▶ **PROBLEM REQUIREMENTS**
Copy exactly the lines of the records below, and only those lines, beginning with the line that contains "dfxtp_4 0.36, mux4_2" and ending with the line that contains "o221a_2 0.26".

*** Begin section ***

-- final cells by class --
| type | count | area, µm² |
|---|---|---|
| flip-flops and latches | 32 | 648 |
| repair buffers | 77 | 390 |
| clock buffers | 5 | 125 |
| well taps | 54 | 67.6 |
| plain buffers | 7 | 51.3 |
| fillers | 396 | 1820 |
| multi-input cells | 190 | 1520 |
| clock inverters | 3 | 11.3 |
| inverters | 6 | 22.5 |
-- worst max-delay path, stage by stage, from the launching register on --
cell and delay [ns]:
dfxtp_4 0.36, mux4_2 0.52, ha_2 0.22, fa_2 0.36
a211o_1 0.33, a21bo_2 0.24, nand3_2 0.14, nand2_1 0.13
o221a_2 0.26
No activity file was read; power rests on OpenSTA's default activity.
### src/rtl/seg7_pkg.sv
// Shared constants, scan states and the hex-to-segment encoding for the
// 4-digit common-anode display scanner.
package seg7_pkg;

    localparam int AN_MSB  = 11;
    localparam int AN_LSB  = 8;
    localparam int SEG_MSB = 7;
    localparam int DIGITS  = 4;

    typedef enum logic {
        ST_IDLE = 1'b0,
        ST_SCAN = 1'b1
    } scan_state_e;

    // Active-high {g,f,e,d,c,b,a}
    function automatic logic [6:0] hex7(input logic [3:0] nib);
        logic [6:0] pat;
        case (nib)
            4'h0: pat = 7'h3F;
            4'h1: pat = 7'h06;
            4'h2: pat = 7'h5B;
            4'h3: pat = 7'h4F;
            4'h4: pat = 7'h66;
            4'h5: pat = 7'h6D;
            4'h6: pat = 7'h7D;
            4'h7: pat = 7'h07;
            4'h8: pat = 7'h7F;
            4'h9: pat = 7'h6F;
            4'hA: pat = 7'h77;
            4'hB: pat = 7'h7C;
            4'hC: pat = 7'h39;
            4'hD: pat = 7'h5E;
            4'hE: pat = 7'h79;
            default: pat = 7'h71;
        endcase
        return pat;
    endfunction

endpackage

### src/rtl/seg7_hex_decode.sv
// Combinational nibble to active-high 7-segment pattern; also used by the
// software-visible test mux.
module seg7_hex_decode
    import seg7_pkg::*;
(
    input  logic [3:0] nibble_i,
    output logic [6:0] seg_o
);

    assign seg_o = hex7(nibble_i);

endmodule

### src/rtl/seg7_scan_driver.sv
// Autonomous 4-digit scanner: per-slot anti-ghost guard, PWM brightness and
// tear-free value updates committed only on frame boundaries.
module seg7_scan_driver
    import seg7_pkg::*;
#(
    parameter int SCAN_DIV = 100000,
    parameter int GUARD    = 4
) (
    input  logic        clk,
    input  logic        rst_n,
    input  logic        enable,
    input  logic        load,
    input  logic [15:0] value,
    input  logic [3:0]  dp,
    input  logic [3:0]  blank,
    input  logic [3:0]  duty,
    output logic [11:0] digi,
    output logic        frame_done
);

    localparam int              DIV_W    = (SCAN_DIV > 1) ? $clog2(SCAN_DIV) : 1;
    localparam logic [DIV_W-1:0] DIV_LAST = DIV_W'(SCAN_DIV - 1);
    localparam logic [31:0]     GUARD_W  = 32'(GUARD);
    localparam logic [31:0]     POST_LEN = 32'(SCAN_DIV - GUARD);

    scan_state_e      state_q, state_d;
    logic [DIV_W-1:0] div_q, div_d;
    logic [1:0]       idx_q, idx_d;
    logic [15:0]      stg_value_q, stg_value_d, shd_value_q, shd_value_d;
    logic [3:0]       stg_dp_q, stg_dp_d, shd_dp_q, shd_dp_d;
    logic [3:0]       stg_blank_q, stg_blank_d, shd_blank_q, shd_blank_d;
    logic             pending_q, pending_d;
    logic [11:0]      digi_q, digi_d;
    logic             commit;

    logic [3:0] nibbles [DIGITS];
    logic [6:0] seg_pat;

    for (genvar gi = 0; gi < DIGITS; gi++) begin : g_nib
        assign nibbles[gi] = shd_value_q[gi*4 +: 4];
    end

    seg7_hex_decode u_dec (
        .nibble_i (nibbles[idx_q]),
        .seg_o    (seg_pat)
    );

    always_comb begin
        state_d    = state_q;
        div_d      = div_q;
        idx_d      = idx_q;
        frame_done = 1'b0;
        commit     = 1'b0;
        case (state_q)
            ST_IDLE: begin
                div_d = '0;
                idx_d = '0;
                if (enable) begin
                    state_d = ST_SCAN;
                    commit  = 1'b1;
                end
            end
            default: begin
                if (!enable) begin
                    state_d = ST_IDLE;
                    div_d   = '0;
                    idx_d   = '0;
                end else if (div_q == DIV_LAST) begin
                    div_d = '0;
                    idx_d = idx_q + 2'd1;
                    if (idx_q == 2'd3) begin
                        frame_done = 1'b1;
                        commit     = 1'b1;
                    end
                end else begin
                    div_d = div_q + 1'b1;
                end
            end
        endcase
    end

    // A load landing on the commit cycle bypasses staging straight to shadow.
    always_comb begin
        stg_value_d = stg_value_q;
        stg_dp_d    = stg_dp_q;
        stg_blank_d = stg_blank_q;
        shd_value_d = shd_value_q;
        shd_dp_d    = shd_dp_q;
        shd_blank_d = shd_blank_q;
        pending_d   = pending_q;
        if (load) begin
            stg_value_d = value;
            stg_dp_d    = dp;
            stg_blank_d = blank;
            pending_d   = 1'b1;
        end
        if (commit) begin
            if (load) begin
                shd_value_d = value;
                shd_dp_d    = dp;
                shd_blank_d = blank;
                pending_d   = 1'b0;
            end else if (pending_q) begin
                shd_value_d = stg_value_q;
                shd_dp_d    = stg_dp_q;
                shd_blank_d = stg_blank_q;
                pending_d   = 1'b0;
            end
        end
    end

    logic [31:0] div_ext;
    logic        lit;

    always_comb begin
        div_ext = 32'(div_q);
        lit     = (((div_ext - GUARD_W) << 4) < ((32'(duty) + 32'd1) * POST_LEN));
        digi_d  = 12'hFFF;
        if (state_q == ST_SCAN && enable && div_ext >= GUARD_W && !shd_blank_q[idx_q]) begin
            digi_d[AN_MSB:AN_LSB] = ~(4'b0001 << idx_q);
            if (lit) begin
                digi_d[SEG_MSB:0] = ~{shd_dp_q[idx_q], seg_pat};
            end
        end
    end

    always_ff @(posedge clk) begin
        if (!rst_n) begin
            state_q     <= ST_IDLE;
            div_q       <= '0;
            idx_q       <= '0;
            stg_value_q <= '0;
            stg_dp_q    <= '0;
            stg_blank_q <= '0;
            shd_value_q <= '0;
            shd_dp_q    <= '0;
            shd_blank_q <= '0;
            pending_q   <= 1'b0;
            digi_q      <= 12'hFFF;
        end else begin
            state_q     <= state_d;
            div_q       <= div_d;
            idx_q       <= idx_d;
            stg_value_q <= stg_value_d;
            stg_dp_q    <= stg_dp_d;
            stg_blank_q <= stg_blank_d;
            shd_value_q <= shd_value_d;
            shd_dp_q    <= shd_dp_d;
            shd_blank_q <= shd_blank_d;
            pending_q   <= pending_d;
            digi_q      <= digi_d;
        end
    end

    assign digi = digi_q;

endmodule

*** End section ***
*** Begin section ***

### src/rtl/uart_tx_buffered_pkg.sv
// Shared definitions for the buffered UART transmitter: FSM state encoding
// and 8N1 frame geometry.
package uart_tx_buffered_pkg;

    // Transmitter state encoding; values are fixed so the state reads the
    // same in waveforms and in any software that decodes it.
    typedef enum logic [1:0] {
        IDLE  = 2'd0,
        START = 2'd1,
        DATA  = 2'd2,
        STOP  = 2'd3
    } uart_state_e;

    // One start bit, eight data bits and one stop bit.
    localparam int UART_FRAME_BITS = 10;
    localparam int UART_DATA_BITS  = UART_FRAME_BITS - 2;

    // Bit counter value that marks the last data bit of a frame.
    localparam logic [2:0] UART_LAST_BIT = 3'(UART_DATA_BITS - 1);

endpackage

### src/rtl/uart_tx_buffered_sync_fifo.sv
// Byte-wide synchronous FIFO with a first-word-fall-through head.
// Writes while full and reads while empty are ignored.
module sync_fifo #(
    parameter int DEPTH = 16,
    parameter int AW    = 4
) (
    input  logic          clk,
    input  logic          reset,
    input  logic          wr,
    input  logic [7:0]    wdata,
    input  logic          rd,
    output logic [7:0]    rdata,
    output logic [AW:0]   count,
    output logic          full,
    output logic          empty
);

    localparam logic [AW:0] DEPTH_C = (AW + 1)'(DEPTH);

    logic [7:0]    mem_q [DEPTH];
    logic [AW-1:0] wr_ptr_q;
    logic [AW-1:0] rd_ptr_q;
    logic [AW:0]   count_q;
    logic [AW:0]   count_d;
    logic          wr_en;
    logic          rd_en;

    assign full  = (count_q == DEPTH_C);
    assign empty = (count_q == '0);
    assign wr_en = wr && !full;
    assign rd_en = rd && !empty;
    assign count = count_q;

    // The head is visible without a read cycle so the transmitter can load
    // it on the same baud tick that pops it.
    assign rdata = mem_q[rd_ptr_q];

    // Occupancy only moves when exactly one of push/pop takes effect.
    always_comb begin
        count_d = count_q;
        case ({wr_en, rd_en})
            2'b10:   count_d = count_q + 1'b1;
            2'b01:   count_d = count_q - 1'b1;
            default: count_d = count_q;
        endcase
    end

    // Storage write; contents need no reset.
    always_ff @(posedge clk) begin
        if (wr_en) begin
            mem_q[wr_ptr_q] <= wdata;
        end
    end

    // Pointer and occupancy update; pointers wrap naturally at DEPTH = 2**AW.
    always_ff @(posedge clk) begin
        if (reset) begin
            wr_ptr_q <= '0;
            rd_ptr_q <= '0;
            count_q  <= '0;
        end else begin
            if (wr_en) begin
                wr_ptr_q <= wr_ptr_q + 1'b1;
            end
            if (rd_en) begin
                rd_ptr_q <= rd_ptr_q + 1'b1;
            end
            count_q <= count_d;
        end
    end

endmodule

*** End section ***
*** Begin section ***

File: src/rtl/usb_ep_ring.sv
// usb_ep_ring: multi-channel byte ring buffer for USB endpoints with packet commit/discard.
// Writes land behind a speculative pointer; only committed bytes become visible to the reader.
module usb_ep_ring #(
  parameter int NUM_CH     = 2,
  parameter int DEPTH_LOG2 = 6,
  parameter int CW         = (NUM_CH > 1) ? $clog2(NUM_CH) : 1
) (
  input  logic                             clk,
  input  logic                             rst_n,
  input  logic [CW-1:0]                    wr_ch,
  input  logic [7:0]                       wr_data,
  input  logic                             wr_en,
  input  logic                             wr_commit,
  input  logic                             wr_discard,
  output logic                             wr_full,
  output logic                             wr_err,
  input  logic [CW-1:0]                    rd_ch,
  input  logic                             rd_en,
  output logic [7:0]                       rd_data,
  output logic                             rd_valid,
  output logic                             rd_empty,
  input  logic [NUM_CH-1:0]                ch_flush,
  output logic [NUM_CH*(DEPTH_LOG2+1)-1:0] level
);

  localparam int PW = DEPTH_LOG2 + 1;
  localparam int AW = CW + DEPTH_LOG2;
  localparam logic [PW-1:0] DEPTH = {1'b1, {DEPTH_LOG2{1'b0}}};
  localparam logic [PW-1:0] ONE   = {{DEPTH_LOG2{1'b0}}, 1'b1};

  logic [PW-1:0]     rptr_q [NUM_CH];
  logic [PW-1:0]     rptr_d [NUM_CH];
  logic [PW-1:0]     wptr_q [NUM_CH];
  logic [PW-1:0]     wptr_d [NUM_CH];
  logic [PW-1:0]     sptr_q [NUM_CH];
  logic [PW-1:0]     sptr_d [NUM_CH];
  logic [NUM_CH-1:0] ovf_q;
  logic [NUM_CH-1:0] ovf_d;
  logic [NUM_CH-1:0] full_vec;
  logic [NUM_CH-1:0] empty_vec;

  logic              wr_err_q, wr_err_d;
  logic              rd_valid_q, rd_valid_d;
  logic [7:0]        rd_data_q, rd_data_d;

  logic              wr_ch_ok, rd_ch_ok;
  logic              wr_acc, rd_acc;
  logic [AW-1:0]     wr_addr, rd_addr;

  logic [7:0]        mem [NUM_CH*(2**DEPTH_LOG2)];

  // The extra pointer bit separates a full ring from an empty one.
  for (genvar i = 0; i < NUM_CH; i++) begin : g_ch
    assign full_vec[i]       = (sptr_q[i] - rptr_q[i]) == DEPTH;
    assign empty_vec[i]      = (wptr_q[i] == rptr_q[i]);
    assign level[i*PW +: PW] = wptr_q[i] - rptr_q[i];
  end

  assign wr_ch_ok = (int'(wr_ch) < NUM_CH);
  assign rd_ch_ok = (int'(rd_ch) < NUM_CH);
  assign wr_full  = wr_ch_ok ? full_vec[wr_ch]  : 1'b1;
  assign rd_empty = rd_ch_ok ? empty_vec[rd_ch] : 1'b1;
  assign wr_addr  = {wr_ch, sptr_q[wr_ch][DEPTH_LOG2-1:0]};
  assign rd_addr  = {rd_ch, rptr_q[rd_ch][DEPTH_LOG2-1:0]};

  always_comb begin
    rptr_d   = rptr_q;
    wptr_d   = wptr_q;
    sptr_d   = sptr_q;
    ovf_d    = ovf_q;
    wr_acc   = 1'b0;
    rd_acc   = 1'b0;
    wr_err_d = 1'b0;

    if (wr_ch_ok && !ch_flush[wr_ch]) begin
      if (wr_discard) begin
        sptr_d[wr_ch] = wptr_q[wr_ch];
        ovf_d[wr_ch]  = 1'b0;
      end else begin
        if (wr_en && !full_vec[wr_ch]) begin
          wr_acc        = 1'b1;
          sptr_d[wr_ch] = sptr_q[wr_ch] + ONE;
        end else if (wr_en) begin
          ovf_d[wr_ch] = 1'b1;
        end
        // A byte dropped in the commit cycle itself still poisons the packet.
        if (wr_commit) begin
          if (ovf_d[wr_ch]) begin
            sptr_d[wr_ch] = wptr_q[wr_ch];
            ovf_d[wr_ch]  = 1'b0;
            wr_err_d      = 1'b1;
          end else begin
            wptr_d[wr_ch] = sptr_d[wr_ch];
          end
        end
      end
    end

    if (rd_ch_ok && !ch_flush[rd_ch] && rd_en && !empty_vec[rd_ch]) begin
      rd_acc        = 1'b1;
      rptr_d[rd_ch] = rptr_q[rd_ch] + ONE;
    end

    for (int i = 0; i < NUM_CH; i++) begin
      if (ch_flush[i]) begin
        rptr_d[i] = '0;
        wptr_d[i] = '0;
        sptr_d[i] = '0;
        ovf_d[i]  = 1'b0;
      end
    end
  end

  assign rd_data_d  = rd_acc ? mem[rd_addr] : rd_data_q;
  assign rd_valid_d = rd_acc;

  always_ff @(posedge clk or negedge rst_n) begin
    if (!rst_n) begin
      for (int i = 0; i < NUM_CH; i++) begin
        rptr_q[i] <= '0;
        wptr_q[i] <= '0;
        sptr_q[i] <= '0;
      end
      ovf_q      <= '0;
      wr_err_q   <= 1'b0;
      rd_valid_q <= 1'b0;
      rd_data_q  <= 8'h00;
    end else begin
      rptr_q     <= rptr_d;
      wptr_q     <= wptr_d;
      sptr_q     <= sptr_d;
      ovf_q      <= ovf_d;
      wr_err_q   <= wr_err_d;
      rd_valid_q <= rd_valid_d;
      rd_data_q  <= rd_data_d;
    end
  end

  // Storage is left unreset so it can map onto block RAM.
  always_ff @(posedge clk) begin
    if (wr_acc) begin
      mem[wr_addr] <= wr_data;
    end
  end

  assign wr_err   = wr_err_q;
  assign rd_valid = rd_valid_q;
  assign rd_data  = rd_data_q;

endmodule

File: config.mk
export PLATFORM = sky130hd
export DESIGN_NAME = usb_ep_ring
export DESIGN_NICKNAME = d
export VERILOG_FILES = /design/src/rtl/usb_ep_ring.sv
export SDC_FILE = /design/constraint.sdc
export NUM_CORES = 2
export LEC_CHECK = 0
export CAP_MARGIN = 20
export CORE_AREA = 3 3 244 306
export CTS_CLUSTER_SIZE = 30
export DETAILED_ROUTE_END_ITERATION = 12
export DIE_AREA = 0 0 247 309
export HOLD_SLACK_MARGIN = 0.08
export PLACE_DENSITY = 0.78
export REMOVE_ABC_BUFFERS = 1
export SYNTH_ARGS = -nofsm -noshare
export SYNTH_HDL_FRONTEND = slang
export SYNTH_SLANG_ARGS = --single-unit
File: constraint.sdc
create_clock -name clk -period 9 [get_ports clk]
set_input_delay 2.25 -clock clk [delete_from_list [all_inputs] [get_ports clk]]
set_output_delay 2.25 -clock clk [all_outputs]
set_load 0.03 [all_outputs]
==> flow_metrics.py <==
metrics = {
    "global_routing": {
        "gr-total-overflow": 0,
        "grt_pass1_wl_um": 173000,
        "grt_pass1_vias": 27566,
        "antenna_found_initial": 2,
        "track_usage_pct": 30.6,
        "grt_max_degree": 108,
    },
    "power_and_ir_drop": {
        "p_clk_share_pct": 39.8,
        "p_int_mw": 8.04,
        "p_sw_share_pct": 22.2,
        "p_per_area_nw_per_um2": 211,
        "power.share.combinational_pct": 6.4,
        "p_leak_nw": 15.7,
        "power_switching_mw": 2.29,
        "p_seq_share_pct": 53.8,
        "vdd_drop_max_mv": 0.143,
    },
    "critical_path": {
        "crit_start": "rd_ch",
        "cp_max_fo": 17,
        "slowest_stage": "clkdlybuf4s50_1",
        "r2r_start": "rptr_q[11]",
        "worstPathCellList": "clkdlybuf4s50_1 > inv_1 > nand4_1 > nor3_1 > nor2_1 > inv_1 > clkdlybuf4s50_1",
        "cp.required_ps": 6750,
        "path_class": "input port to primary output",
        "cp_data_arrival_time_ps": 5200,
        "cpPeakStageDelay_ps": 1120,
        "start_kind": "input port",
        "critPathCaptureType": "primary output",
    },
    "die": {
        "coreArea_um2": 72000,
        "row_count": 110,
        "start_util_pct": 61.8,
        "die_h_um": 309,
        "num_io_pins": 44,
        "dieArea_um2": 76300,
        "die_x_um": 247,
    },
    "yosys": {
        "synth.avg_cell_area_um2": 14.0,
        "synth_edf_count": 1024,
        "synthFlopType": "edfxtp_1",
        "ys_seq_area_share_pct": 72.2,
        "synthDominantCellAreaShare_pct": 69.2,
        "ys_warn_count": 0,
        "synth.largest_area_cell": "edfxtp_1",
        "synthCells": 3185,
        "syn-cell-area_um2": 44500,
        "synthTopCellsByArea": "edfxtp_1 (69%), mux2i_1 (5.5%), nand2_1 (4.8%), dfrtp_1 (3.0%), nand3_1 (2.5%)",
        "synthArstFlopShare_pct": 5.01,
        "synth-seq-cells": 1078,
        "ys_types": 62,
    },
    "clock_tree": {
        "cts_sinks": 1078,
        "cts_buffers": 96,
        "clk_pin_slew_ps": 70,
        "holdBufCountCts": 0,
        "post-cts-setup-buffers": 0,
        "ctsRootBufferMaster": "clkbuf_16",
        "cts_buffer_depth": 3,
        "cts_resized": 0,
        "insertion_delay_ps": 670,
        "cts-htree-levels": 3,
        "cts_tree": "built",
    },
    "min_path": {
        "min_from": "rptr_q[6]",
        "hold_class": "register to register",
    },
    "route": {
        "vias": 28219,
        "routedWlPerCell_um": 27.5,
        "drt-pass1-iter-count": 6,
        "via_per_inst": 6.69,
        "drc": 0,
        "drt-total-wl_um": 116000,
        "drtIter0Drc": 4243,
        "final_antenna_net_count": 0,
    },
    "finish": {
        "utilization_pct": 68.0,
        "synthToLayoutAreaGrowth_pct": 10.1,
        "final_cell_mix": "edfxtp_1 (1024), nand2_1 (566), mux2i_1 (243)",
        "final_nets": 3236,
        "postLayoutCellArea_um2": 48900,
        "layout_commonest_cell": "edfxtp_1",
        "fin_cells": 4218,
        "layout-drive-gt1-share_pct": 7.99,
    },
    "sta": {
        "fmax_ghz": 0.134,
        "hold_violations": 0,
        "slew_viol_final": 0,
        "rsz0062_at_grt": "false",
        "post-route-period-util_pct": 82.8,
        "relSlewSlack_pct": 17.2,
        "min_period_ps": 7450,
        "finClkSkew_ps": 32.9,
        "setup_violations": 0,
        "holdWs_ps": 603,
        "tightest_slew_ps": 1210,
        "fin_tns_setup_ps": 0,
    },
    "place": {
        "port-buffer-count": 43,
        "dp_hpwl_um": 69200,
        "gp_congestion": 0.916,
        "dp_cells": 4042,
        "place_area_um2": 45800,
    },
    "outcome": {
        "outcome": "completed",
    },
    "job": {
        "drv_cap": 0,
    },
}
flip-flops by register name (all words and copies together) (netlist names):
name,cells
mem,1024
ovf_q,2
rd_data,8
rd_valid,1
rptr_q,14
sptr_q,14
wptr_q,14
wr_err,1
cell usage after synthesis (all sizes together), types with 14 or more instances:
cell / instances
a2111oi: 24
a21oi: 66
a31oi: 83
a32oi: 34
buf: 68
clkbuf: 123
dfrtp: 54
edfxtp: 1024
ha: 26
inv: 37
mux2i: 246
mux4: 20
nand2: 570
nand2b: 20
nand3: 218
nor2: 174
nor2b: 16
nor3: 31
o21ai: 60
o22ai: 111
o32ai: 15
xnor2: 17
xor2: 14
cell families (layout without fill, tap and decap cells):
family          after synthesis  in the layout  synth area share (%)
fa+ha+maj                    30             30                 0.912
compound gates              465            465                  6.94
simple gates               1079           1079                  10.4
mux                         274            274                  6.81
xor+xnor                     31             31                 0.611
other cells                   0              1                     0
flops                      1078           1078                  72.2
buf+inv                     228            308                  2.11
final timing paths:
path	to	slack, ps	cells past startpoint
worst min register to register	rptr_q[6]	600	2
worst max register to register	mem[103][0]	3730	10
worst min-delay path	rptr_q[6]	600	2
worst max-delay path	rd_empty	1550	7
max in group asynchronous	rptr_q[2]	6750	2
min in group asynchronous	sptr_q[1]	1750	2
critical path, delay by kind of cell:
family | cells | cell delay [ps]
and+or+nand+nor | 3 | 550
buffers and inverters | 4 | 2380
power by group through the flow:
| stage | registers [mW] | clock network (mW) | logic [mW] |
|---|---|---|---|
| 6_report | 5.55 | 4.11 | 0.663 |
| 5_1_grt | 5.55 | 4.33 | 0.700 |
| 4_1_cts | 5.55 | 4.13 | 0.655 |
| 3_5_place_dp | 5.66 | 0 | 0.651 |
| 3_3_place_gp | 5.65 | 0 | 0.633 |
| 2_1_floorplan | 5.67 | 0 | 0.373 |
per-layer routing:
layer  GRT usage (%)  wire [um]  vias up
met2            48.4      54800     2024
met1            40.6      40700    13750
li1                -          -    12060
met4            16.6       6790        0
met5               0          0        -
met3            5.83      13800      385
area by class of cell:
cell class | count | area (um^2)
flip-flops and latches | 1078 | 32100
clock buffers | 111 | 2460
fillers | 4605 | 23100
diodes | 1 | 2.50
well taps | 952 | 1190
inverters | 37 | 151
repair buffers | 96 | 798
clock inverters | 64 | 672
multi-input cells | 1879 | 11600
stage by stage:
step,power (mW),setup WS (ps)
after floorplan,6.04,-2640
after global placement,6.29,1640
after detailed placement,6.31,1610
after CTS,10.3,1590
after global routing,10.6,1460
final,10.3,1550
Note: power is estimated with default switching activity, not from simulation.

*** End section ***

▶ **THE COMPLETED TASK**
dfxtp_4 0.36, mux4_2 0.52, ha_2 0.22, fa_2 0.36
a211o_1 0.33, a21bo_2 0.24, nand3_2 0.14, nand2_1 0.13
o221a_2 0.26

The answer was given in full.